Data for analysis =
What follows belongs to an exercise in optimizing a design on an open flow for small area and a short achievable clock period; a production flow would make more cautious choices.
Where RTL was checked, it was by simulation tests only, not by an equivalence proof against the original.
Power figures rest on the tool's default switching activity, not on a simulated workload.

## zec
module zec (
    input  wire        clk,
    input  wire        rst,
    input  wire        t_valid,
    input  wire [39:0] t_cmd,
    output wire        t_ready,
    output reg         t_rsp_valid,
    output wire [39:0] t_rsp,
    input  wire        h_valid,
    input  wire [39:0] h_cmd,
    output wire        h_ready,
    output reg         h_rsp_valid,
    output wire [39:0] h_rsp,
    output reg         hnote
);
For scale: roughly 2200 cells after synthesis, about 390 flip-flops, about 0.023 mm² of cells after synthesis.
Settings: LEC_CHECK=0, CAP_MARGIN=20, CORE_MARGIN=2, CORE_UTILIZATION=60, SLEW_MARGIN=20; clock period 13.0 ns.
standard.sh (not shown) runs the stock make flow with config.mk's settings and CLKGATE_MAP_FILE= SYNTH_SCRIPT=/design/flow/synth_recipe.tcl, a recipe that flattens the netlist after the stock synthesis.
==> flow/flow/run.sh <==
#!/bin/bash
# Layout flow: the standard flow (standard.sh) with three changes:
# - plain buf_1 cells as the port buffers instead of the delay cells that
#   buffer_ports picks by default;
# - timing repair aimed further below the constraint;
# - a clock tree from smaller buffers, without dummy loads.
set -euo pipefail
bash standard.sh \
  "BUFFER_PORTS_ARGS=-buffer_cell sky130_fd_sc_hd__buf_1" \
  SETUP_SLACK_MARGIN=7 \
  "CTS_ARGS=-sink_clustering_enable -repair_clock_nets -dont_use_dummy_load -buf_list {sky130_fd_sc_hd__clkbuf_4 sky130_fd_sc_hd__clkbuf_8}" \
  finish > standard_flow.log 2>&1
The starting point ran to the end with no violations.
What follows belongs to an exercise in optimizing a design on an open flow for small area; a production flow would make more cautious choices.
The RTL was checked by simulation tests, not by an equivalence proof against the original design.
The clock port is modelled as an ideal driver; clocking choices that lean on that would not hold on a real chip.
No activity file was given, so power comes from the tool's default toggle rates.

## vwradio_cmd
module vwradio_cmd (
    input  wire       clk,
    input  wire       rst,
    input  wire       rx_valid,
    input  wire [7:0] rx_data,
    output wire       rx_ready,
    input  wire       tick,
    output wire       tx_valid,
    output wire [7:0] tx_data,
    output wire       tx_last,
    input  wire       tx_ready,
    output reg  [1:0] led,
    output reg        co_valid,
    output reg  [1:0] co_kind,
    output reg  [7:0] co_data
);
    localparam [10:0] AGE_0      = 11'd1;
    localparam [10:0] AGE_T_IDLE = 11'd1257;
    localparam [7:0] ACK_BYTE = 8'h06;
    localparam [7:0] NAK_BYTE = 8'h15;
    localparam [1:0] AREA_DISPLAY = 2'd0;
    localparam [1:0] AREA_PICTO   = 2'd1;
    localparam [1:0] AREA_CHARGEN = 2'd2;
    localparam [1:0] AREA_NONE    = 2'd3;
    localparam [3:0] C_NAK  = 4'd0;
    localparam [3:0] C_ECHO = 4'd1;
    localparam [3:0] C_LED  = 4'd2;
    localparam [3:0] C_RSR  = 4'd3;    
    localparam [3:0] C_ACK  = 4'd4;    
    localparam [3:0] C_UR   = 4'd5;    
    localparam [3:0] C_UD   = 4'd6;    
    localparam [3:0] C_US   = 4'd7;    
    localparam [3:0] C_FC   = 4'd8;    
    localparam [3:0] C_FS   = 4'd9;    
    localparam [3:0] C_RST  = 4'd10;   
    localparam [3:0] S_IDLE  = 4'd0;
  ...
clock: 10.0 ns
lec_check: 0
abc_area: 1
cap_margin: 20
core_margin: 2
core_utilization: 60
place_density: 0.7
slew_margin: 20
standard.sh (not shown) runs the stock make flow with config.mk's settings and CLKGATE_MAP_FILE= SYNTH_SCRIPT=/design/flow/synth_recipe.tcl, a recipe that flattens the netlist after the stock synthesis.
==> flow/flow/run.sh <==
#!/bin/bash
# Layout flow: the standard layout (standard.sh, with its unchanged synthesis), except
#  - the port buffers are the smallest buffer cell.
# Each tool's output goes to a log of its own in this folder (ORFS steps also log under orfs/logs/).
set -euo pipefail
here=$(pwd)
export BUFFER_PORTS_ARGS="-buffer_cell sky130_fd_sc_hd__buf_1"
bash standard.sh place > flow_place.log 2>&1

base="-sink_clustering_enable -repair_clock_nets -dont_use_dummy_load"
export TRY_DIR=$here/orfs/results/sky130hd/vwradio_cmd/base
export MIN_ROUTING_LAYER=met1 MAX_ROUTING_LAYER=met5 MIN_CLK_ROUTING_LAYER=met3
cfgs=("16 36 150" "16 32 120" "16 32 100" "16 30 100" "16 30 80" "16 28 100" "16 28 80" "16 26 100"
      "16 26 80" "16 24 100" "16 24 80" "16 22 80" "16 22 100" "16 20 100" "16 20 80" "16 18 80")
par=${NUM_CORES:-4}
i=0
for cfg in "${cfgs[@]}"; do
  set -- $cfg
  i=$((i + 1))
  TRY_CTS_ARGS="$base -buf_list sky130_fd_sc_hd__clkbuf_$1 -sink_clustering_size $2 -sink_clustering_max_diameter $3" \
    openroad -no_init -threads 1 -exit flow/cts_try.tcl > cts_try_$i.log 2>&1 &
  if (( i % par == 0 )); then wait; fi
done
wait
chosen=""
best=""
i=0
for cfg in "${cfgs[@]}"; do
  set -- $cfg
  i=$((i + 1))
  args="$base -buf_list sky130_fd_sc_hd__clkbuf_$1 -sink_clustering_size $2 -sink_clustering_max_diameter $3"
  res=$(grep TRY_RESULT cts_try_$i.log | tail -1 || true)
  echo "clkbuf_$1 size $2 diameter $3: $res" >> cts_try_summary.log
  slew=$(echo "$res" | awk '{print $2}')
  area=$(echo "$res" | awk '{print $3}')
  tree=$(echo "$res" | awk '{print $4}')
  if [[ -n "$slew" && -n "$tree" ]] && awk -v s="$slew" -v t="$tree" 'BEGIN{exit !(s < 0.122 && t < 0.35)}'; then
    if [[ -z "$best" ]] || awk -v a="$area" -v b="$best" 'BEGIN{exit !(a < b)}'; then
      best="$area"
      chosen="$args"
    fi
  fi
done
if [[ -z "$chosen" ]]; then
  chosen="$base -buf_list sky130_fd_sc_hd__clkbuf_16 -sink_clustering_size 12 -sink_clustering_max_diameter 50"
fi
echo "chosen: $chosen" >> cts_try_summary.log
export CTS_ARGS="$chosen"
bash standard.sh finish > flow_finish.log 2>&1
==> flow/flow/cts_try.tcl <==
# Trial clock tree on the placed design, in memory only (nothing is written):
# runs CTS with $::env(TRY_CTS_ARGS), legalizes, global-routes, and prints the
# largest flip-flop clock-pin slew and the clock buffer area.
set pf $::env(FLOW_HOME)/platforms/sky130hd
read_liberty $pf/lib/sky130_fd_sc_hd__tt_025C_1v80.lib
read_lef $pf/lef/sky130_fd_sc_hd.tlef
read_lef $pf/lef/sky130_fd_sc_hd_merged.lef
read_db $::env(TRY_DIR)/3_place.odb
read_sdc $::env(TRY_DIR)/3_place.sdc
source $pf/setRC.tcl
eval clock_tree_synthesis $::env(TRY_CTS_ARGS)
set_propagated_clock [all_clocks]
detailed_placement
source $pf/fastroute.tcl
global_route -congestion_iterations 30
estimate_parasitics -global_routing
set mx 0
foreach pin [all_registers -clock_pins -edge_triggered] {
  foreach e {rise fall} { foreach a {min max} {
    set s [get_property $pin slew_${a}_$e]
    if {$s > $mx} {set mx $s}
  }}
}
set ar 0
foreach inst [[ord::get_db_block] getInsts] {
  set m [$inst getMaster]
  if {[string match *clkbuf* [$m getName]]} { set ar [expr {$ar + [$m getWidth]*[$m getHeight]/1e6}] }
}
set mall 0
foreach net [get_nets -hierarchical *clk*] { foreach pin [get_pins -of_objects $net -filter "direction == input"] { set s [get_property $pin slew_max_rise]; if {$s > $mall} {set mall $s} } }
puts "TRY_RESULT $mx $ar $mall"
Change:
--- a/flow/flow/run.sh
+++ b/flow/flow/run.sh
@@ -36,3 +36,3 @@
   tree=$(echo "$res" | awk '{print $4}')
-  if [[ -n "$slew" && -n "$tree" ]] && awk -v s="$slew" -v t="$tree" 'BEGIN{exit !(s < 0.122 && t < 0.35)}'; then
+  if [[ -n "$slew" && -n "$tree" ]] && awk -v s="$slew" -v t="$tree" 'BEGIN{exit !(s < 0.120 && t < 0.35)}'; then
     if [[ -z "$best" ]] || awk -v a="$area" -v b="$best" 'BEGIN{exit !(a < b)}'; then
Combinational power barely changes.
Cell area increases by 0.32%.
Cell count hardly moves.
Hold slack is worse by 7.7 ps.
Area after synthesis does not change.
Via count is about the same.
Flip-flop and latch count stays the same.
Setup slack is worse by 29 ps.
Wire length is about the same.
Clock skew is about the same.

Your objective = Within the material above, the line with "# Layout flow: the standard layout" opens the range and the line with "res=$(grep TRY_RESULT cts_try_$i.log" closes it; reproduce that range word for word.

The answer =
# Layout flow: the standard layout (standard.sh, with its unchanged synthesis), except
#  - the port buffers are the smallest buffer cell.
# Each tool's output goes to a log of its own in this folder (ORFS steps also log under orfs/logs/).
set -euo pipefail
here=$(pwd)
export BUFFER_PORTS_ARGS="-buffer_cell sky130_fd_sc_hd__buf_1"
bash standard.sh place > flow_place.log 2>&1

base="-sink_clustering_enable -repair_clock_nets -dont_use_dummy_load"
export TRY_DIR=$here/orfs/results/sky130hd/vwradio_cmd/base
export MIN_ROUTING_LAYER=met1 MAX_ROUTING_LAYER=met5 MIN_CLK_ROUTING_LAYER=met3
cfgs=("16 36 150" "16 32 120" "16 32 100" "16 30 100" "16 30 80" "16 28 100" "16 28 80" "16 26 100"
      "16 26 80" "16 24 100" "16 24 80" "16 22 80" "16 22 100" "16 20 100" "16 20 80" "16 18 80")
par=${NUM_CORES:-4}
i=0
for cfg in "${cfgs[@]}"; do
  set -- $cfg
  i=$((i + 1))
  TRY_CTS_ARGS="$base -buf_list sky130_fd_sc_hd__clkbuf_$1 -sink_clustering_size $2 -sink_clustering_max_diameter $3" \
    openroad -no_init -threads 1 -exit flow/cts_try.tcl > cts_try_$i.log 2>&1 &
  if (( i % par == 0 )); then wait; fi
done
wait
chosen=""
best=""
i=0
for cfg in "${cfgs[@]}"; do
  set -- $cfg
  i=$((i + 1))
  args="$base -buf_list sky130_fd_sc_hd__clkbuf_$1 -sink_clustering_size $2 -sink_clustering_max_diameter $3"
  res=$(grep TRY_RESULT cts_try_$i.log | tail -1 || true)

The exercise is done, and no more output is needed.